[Try it]: Begin with the first line of the entries below and reproduce each line exactly, ending with the line that holds "logic n, e, w, s, l;".

-- The records follows --

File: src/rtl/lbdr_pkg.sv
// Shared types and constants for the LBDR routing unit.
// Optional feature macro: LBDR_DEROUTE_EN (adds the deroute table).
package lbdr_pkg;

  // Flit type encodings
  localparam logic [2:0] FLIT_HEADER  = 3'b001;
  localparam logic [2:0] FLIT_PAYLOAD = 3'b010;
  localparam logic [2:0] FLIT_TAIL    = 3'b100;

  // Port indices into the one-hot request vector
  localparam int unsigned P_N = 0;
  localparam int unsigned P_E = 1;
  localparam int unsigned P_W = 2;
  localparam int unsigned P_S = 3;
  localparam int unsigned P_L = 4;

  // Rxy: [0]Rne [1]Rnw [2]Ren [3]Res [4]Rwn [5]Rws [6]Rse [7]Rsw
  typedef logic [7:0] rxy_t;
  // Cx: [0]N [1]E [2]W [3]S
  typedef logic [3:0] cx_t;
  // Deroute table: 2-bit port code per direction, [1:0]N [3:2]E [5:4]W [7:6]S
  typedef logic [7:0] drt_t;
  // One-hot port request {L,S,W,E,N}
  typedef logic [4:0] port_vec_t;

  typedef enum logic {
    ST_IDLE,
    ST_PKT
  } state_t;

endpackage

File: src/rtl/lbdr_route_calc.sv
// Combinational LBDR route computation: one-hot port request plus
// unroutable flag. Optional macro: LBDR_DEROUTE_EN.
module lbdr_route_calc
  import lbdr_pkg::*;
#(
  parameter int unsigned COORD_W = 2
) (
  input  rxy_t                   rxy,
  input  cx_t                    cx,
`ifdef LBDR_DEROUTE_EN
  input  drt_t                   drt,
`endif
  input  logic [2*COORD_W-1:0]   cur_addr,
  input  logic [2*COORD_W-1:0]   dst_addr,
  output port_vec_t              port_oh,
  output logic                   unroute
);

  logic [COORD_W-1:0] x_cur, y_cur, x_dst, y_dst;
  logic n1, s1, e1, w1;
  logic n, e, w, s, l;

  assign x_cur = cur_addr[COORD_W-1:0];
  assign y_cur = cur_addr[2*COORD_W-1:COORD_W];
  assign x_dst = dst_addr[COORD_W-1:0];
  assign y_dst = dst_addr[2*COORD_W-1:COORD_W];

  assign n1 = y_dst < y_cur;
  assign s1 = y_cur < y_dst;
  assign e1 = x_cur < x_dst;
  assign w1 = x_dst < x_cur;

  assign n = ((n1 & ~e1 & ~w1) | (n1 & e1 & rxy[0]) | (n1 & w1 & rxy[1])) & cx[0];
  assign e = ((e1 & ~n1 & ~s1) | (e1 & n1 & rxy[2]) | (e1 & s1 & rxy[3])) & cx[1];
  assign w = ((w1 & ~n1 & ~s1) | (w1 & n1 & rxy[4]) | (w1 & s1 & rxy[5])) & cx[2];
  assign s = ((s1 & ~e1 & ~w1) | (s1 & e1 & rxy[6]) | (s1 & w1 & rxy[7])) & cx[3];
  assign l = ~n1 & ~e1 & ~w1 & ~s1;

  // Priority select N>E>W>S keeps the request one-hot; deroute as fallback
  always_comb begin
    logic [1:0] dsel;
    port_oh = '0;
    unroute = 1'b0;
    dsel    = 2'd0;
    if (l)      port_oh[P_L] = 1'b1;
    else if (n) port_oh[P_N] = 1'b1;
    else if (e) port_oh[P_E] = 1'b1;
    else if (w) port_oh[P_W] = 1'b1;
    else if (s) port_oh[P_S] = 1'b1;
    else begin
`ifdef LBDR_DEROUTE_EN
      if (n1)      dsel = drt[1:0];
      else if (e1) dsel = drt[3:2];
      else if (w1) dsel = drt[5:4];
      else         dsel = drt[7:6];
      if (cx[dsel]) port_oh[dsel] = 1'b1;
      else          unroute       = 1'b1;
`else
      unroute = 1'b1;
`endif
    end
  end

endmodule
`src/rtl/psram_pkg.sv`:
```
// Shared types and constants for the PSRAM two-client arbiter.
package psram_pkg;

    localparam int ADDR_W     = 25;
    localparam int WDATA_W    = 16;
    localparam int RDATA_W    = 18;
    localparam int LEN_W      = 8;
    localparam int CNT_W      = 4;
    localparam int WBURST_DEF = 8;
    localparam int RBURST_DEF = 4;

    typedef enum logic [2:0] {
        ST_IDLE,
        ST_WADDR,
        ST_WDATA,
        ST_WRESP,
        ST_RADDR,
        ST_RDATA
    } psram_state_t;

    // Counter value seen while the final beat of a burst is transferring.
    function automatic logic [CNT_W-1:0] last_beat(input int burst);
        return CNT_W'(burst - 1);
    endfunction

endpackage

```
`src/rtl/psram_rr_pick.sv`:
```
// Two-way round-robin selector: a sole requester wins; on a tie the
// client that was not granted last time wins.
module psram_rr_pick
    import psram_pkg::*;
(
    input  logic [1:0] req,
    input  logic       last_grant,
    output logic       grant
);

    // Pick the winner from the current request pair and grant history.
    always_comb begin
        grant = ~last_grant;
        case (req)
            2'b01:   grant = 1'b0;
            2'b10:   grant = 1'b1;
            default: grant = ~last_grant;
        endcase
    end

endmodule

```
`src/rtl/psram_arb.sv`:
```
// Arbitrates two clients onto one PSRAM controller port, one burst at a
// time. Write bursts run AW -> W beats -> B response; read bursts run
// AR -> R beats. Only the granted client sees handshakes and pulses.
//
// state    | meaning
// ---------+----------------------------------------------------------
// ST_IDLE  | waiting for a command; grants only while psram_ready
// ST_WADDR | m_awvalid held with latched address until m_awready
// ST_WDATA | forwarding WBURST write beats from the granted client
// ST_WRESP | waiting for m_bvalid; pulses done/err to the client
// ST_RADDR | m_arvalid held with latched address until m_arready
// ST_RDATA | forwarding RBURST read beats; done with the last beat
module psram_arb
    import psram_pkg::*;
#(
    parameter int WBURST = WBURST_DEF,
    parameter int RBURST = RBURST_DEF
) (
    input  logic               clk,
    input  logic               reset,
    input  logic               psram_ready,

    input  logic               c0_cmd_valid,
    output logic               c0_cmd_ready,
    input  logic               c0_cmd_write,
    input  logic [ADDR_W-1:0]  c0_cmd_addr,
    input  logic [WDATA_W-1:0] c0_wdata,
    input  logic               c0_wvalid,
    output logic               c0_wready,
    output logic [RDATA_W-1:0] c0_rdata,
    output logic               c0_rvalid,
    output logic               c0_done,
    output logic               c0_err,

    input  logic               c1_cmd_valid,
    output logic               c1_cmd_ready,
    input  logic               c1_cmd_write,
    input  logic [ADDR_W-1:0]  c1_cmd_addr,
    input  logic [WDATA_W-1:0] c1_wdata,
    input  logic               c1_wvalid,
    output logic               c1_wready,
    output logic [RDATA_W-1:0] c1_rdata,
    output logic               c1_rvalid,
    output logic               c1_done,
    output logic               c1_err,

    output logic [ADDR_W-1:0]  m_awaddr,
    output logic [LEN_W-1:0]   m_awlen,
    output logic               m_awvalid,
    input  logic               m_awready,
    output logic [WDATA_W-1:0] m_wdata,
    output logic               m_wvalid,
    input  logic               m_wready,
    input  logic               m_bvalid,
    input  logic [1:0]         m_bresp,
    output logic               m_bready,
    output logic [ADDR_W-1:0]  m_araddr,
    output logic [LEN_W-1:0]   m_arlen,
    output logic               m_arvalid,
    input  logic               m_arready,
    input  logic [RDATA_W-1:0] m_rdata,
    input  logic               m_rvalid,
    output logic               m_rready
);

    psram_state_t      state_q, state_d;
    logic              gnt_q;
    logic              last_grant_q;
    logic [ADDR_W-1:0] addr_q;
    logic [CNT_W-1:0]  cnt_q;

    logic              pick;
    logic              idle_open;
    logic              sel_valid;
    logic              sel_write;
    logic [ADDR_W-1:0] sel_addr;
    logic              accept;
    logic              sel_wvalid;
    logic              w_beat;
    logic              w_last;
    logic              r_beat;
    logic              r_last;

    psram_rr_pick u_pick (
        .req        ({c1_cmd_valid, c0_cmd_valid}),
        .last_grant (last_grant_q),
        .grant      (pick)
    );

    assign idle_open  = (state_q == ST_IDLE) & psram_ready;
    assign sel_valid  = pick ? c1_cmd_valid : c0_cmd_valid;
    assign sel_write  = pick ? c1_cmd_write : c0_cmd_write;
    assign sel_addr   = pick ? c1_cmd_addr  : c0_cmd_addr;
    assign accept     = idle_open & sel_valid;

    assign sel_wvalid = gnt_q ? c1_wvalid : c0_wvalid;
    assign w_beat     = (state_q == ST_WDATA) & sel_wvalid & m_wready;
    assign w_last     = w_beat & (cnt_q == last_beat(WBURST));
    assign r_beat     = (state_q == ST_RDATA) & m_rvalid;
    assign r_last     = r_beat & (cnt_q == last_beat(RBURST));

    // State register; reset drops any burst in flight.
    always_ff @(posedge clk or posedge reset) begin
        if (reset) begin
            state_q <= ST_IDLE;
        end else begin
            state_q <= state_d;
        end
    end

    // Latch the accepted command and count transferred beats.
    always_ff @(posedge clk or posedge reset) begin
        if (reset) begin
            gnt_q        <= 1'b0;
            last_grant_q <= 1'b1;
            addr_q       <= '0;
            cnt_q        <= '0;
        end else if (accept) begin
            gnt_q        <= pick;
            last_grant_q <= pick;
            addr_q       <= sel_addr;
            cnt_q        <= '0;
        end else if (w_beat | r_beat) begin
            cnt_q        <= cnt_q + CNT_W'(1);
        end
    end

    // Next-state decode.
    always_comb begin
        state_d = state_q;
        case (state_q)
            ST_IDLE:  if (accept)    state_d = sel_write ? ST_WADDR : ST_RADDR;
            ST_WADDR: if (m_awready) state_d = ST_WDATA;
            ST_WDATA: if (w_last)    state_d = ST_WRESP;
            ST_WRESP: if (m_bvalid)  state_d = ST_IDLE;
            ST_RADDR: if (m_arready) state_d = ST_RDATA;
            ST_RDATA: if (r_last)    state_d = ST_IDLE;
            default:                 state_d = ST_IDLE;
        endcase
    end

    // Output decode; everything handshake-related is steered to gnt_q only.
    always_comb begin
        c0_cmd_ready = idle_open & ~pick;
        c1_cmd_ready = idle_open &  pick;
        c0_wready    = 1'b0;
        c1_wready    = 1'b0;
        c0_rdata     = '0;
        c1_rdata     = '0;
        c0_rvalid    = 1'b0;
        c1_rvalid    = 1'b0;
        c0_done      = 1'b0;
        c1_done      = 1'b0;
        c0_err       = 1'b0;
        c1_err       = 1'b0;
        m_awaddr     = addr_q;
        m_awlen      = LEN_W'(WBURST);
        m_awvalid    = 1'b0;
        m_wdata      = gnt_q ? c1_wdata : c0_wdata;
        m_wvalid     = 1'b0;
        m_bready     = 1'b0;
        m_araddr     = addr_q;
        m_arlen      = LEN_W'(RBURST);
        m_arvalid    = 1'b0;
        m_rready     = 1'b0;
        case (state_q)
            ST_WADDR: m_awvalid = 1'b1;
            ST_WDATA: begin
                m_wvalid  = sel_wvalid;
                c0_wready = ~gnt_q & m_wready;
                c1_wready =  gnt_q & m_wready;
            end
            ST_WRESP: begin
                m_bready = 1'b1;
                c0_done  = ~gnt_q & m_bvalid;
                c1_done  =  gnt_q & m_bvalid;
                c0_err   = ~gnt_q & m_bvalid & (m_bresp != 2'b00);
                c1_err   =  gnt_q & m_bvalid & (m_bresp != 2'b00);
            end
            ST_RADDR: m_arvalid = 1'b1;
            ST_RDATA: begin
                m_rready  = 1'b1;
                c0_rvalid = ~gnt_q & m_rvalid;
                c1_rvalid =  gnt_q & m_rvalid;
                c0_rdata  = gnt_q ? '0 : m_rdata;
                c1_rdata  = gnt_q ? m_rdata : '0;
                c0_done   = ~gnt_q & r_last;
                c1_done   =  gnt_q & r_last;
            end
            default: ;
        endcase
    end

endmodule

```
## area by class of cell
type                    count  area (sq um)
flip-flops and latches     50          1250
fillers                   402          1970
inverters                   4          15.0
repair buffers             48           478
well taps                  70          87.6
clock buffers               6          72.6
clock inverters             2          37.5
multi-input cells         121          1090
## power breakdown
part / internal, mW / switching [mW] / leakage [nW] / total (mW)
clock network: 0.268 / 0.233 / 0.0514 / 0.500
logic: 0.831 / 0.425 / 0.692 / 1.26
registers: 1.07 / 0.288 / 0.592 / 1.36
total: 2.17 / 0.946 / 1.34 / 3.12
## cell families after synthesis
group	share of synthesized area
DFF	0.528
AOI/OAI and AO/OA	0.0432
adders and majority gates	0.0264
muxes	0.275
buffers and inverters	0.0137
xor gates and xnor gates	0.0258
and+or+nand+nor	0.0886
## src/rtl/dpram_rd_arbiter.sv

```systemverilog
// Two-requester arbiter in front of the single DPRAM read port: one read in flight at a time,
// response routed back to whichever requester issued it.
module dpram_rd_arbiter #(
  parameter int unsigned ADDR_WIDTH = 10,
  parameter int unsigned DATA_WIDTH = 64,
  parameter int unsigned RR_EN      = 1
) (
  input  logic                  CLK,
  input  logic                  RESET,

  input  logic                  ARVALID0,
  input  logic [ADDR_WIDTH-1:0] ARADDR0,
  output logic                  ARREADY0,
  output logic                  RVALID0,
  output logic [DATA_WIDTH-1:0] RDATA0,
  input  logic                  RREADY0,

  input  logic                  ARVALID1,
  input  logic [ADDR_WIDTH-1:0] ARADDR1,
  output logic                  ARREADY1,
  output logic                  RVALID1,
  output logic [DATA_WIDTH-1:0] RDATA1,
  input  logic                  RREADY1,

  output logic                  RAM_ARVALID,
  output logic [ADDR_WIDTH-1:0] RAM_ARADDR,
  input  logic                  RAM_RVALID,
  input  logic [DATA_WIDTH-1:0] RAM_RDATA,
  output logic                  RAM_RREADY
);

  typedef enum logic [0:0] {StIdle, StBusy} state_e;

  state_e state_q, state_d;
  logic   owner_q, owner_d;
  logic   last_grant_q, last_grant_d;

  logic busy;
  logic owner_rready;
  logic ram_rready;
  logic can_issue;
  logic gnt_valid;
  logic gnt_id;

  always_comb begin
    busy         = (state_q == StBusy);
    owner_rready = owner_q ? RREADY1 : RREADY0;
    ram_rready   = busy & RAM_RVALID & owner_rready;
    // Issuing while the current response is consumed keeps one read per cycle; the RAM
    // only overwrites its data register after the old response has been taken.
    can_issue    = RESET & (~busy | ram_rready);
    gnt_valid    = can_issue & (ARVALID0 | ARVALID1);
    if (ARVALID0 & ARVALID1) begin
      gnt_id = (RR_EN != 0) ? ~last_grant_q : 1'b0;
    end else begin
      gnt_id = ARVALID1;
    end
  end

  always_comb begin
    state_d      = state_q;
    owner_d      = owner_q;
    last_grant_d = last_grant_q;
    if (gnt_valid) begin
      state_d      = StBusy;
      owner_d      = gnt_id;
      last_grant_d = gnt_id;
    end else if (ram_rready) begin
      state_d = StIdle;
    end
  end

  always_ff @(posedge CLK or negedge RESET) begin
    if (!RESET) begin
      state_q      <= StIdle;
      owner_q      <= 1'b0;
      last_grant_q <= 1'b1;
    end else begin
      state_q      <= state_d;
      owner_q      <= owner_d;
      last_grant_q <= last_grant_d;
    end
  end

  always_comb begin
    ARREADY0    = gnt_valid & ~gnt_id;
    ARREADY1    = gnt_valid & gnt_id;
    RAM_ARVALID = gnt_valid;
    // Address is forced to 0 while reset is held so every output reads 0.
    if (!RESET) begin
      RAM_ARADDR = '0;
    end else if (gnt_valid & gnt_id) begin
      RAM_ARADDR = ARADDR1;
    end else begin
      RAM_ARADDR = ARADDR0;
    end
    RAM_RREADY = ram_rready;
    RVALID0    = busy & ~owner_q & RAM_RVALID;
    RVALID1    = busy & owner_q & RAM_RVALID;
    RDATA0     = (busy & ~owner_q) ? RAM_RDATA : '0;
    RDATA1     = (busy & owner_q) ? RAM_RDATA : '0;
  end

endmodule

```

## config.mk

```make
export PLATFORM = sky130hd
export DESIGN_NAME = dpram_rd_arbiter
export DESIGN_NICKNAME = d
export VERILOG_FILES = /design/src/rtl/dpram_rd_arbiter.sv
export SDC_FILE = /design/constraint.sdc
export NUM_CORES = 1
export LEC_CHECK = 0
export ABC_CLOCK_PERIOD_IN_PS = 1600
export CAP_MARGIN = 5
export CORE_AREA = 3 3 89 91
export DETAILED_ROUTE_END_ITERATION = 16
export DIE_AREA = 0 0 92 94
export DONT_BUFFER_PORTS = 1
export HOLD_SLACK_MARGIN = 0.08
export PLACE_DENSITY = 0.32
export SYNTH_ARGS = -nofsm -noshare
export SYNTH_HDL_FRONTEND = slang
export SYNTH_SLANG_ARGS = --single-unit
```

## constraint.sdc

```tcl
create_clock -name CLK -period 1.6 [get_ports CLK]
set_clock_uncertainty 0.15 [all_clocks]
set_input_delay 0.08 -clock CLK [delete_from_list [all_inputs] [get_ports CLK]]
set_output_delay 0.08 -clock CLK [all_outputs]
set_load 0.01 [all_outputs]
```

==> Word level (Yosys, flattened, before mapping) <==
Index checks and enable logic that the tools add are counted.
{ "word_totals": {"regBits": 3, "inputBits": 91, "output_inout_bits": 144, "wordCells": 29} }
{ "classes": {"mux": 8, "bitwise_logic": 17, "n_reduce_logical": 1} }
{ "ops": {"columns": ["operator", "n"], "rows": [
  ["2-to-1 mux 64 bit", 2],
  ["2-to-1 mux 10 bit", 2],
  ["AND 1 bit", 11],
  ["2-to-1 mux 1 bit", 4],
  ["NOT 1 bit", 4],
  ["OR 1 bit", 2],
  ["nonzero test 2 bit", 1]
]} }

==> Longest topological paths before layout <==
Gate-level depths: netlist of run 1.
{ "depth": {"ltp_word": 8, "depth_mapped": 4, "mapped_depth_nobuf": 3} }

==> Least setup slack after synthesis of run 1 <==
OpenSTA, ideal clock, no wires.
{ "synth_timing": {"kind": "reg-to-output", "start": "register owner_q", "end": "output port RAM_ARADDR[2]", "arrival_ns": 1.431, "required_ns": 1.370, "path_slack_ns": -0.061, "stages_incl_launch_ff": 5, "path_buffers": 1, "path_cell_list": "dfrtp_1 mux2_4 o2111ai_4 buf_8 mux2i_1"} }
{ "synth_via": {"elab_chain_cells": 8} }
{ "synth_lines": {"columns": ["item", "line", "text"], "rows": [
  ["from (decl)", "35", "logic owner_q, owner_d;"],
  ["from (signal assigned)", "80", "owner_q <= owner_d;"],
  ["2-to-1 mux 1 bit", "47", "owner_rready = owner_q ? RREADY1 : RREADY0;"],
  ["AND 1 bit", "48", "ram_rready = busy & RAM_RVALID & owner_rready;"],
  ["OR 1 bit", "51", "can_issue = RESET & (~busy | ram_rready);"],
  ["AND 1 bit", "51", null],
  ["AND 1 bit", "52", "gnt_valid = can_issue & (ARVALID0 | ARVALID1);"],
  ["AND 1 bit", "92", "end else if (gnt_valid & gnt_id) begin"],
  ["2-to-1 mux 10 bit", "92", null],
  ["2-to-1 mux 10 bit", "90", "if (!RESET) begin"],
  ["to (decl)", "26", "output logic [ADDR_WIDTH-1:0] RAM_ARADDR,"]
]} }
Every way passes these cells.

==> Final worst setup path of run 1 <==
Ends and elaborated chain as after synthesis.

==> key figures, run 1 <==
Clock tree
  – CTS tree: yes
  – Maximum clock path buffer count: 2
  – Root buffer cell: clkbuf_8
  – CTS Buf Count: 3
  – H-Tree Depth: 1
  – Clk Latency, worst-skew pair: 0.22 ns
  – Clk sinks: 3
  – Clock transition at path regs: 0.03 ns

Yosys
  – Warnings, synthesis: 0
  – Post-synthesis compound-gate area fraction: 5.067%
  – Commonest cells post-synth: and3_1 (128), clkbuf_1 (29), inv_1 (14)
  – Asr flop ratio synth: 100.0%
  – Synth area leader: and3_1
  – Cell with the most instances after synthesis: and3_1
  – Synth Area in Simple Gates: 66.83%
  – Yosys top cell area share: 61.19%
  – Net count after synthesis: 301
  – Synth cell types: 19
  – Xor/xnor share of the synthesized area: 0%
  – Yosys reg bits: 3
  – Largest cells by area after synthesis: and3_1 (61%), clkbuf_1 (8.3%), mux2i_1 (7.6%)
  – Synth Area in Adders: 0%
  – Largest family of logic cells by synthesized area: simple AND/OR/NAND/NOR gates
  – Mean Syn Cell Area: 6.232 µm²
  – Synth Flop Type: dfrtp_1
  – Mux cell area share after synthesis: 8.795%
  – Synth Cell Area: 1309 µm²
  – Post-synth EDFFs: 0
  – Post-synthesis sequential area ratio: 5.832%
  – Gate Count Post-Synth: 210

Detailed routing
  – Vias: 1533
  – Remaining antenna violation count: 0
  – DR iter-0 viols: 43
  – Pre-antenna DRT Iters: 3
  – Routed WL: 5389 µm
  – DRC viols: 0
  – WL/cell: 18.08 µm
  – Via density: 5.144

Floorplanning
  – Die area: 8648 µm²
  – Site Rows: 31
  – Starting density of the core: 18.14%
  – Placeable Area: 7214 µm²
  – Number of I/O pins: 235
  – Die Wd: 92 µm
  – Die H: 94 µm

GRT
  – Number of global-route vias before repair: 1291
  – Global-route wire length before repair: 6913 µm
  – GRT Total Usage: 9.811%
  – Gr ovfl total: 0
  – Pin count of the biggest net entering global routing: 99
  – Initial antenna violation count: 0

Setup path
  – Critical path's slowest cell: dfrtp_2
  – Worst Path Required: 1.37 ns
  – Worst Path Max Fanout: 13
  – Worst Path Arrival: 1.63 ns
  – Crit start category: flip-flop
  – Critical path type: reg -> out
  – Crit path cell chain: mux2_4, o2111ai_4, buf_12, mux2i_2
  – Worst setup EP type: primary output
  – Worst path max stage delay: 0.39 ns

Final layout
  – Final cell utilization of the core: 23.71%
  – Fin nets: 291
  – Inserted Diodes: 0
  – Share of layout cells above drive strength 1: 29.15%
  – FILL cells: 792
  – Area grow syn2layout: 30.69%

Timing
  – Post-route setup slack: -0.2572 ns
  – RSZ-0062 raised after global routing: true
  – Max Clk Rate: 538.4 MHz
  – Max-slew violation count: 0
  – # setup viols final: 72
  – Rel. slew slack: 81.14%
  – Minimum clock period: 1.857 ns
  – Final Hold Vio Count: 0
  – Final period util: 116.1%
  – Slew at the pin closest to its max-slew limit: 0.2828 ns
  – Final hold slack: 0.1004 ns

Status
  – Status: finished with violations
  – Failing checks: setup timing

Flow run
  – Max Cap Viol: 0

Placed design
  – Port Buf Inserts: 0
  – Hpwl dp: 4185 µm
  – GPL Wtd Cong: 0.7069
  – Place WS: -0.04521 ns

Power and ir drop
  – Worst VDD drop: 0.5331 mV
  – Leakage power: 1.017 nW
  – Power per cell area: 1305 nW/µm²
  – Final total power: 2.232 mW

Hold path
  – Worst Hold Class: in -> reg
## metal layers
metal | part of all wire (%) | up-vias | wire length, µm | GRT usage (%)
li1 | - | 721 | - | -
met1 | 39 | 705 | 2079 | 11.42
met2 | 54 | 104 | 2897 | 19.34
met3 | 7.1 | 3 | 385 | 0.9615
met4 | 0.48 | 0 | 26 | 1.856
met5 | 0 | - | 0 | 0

-- The records concluded --

[Expected answer]:
File: src/rtl/lbdr_pkg.sv
// Shared types and constants for the LBDR routing unit.
// Optional feature macro: LBDR_DEROUTE_EN (adds the deroute table).
package lbdr_pkg;

  // Flit type encodings
  localparam logic [2:0] FLIT_HEADER  = 3'b001;
  localparam logic [2:0] FLIT_PAYLOAD = 3'b010;
  localparam logic [2:0] FLIT_TAIL    = 3'b100;

  // Port indices into the one-hot request vector
  localparam int unsigned P_N = 0;
  localparam int unsigned P_E = 1;
  localparam int unsigned P_W = 2;
  localparam int unsigned P_S = 3;
  localparam int unsigned P_L = 4;

  // Rxy: [0]Rne [1]Rnw [2]Ren [3]Res [4]Rwn [5]Rws [6]Rse [7]Rsw
  typedef logic [7:0] rxy_t;
  // Cx: [0]N [1]E [2]W [3]S
  typedef logic [3:0] cx_t;
  // Deroute table: 2-bit port code per direction, [1:0]N [3:2]E [5:4]W [7:6]S
  typedef logic [7:0] drt_t;
  // One-hot port request {L,S,W,E,N}
  typedef logic [4:0] port_vec_t;

  typedef enum logic {
    ST_IDLE,
    ST_PKT
  } state_t;

endpackage

File: src/rtl/lbdr_route_calc.sv
// Combinational LBDR route computation: one-hot port request plus
// unroutable flag. Optional macro: LBDR_DEROUTE_EN.
module lbdr_route_calc
  import lbdr_pkg::*;
#(
  parameter int unsigned COORD_W = 2
) (
  input  rxy_t                   rxy,
  input  cx_t                    cx,
`ifdef LBDR_DEROUTE_EN
  input  drt_t                   drt,
`endif
  input  logic [2*COORD_W-1:0]   cur_addr,
  input  logic [2*COORD_W-1:0]   dst_addr,
  output port_vec_t              port_oh,
  output logic                   unroute
);

  logic [COORD_W-1:0] x_cur, y_cur, x_dst, y_dst;
  logic n1, s1, e1, w1;
  logic n, e, w, s, l;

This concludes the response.